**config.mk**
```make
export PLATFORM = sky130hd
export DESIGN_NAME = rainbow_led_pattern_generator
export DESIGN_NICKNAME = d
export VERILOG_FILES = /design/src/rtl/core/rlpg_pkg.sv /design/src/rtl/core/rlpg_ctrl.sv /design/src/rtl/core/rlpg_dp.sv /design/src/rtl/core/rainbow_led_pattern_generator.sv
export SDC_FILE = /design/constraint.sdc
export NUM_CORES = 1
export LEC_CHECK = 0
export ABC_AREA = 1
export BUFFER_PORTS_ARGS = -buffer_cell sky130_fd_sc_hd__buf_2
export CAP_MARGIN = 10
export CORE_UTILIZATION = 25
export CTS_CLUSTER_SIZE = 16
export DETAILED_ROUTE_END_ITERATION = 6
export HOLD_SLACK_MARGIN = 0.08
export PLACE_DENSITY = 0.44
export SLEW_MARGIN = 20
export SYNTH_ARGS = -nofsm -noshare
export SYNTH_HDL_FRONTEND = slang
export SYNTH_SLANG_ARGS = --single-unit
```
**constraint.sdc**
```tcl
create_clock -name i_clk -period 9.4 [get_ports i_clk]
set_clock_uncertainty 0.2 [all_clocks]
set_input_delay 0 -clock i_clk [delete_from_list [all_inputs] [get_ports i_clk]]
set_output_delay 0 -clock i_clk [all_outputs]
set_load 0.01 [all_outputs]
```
======
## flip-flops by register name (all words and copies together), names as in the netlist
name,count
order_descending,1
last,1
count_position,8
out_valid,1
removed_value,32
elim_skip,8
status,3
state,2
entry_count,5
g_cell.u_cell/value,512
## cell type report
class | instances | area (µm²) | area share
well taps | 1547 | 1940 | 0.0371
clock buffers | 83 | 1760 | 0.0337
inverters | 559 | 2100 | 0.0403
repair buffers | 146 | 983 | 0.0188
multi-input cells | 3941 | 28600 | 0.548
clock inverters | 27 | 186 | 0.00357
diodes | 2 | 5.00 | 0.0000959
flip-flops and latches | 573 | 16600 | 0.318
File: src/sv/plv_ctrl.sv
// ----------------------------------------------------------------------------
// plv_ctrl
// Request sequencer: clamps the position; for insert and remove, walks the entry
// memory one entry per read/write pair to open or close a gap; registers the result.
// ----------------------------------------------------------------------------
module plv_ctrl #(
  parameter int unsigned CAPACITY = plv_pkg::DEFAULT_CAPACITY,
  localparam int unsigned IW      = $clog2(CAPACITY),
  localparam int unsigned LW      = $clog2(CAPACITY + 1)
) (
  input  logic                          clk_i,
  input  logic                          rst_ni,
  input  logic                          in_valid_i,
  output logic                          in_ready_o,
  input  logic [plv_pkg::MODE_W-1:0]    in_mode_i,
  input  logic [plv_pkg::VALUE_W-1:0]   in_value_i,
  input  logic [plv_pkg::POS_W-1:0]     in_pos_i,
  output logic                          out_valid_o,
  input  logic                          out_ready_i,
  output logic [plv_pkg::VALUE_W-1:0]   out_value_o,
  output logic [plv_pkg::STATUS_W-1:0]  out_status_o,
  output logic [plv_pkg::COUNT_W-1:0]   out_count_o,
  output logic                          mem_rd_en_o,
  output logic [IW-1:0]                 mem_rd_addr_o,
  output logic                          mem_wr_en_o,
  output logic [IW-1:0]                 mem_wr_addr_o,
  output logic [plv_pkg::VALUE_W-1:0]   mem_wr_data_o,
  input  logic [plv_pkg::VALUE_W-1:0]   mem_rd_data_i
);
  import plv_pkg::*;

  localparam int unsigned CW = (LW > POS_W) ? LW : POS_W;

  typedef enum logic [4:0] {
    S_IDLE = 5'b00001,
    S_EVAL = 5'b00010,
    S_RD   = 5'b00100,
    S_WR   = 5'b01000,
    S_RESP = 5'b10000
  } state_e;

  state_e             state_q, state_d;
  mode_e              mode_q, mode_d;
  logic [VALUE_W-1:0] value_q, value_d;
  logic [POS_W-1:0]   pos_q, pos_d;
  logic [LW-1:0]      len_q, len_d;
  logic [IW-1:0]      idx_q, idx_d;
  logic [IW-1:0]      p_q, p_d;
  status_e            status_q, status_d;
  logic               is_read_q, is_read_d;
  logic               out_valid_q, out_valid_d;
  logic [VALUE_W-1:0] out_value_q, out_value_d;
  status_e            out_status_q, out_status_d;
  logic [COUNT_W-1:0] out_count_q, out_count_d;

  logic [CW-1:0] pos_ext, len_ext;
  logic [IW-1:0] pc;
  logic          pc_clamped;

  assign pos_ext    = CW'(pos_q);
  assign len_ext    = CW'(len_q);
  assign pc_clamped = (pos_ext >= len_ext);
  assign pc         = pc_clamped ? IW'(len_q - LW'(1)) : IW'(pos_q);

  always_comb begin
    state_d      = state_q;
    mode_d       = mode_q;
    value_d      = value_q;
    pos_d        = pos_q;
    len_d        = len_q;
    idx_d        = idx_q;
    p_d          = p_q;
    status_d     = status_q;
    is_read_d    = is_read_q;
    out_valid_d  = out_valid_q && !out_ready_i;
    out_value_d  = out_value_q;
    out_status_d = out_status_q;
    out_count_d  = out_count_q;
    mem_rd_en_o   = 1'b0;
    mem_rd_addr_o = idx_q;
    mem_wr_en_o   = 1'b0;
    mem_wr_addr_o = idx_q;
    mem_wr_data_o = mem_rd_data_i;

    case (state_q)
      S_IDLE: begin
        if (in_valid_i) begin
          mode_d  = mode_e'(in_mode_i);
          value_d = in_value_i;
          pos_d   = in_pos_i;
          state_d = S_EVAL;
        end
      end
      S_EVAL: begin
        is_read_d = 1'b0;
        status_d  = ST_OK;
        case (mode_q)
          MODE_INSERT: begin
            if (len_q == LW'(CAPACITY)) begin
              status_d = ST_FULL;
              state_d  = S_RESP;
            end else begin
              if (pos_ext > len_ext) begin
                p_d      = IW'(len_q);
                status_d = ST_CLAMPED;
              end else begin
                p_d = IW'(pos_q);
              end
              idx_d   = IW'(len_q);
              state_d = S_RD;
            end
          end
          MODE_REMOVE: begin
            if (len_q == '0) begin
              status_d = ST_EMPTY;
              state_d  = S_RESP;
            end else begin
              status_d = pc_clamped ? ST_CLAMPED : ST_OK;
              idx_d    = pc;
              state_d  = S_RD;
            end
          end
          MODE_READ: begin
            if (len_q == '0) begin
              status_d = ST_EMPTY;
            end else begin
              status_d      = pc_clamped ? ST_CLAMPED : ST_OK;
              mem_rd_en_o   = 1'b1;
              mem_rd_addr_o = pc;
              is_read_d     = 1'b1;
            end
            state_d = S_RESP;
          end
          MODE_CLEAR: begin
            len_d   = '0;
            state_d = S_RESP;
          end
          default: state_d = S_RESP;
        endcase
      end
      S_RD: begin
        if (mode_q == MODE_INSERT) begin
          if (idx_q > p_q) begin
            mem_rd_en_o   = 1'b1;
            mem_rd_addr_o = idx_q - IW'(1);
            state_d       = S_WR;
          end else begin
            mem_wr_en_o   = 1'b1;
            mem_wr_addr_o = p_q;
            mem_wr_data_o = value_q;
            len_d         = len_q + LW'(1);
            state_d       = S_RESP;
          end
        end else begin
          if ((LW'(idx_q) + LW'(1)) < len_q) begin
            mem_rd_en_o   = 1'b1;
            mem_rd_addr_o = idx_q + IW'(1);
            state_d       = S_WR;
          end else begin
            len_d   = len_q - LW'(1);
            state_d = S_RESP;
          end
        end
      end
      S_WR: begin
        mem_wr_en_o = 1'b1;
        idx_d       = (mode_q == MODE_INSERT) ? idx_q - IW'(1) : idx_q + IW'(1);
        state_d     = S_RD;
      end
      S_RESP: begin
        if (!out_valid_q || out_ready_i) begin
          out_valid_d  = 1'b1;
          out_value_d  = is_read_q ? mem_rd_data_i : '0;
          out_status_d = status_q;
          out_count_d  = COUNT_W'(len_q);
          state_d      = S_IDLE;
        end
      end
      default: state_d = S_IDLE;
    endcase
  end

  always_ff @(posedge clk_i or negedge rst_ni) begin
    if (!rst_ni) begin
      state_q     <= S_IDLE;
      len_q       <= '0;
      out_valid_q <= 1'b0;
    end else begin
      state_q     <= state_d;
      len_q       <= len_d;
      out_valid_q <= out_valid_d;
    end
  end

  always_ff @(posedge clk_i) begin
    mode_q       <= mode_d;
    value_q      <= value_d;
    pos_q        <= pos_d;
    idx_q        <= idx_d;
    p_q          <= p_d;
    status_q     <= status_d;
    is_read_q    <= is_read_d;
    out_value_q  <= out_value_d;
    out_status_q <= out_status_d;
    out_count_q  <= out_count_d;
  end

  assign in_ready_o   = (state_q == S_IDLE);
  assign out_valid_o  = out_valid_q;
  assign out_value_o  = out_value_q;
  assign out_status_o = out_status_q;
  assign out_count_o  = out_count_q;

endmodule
======
WHAT THE TASK ASKS.
One stretch of the lines above is wanted, from the line that contains "always_ff @(posedge clk_i) begin" through the line that contains "out_status_q <= out_status_d;". Output it exactly.

YOUR SOLUTION.
  always_ff @(posedge clk_i) begin
    mode_q       <= mode_d;
    value_q      <= value_d;
    pos_q        <= pos_d;
    idx_q        <= idx_d;
    p_q          <= p_d;
    status_q     <= status_d;
    is_read_q    <= is_read_d;
    out_value_q  <= out_value_d;
    out_status_q <= out_status_d;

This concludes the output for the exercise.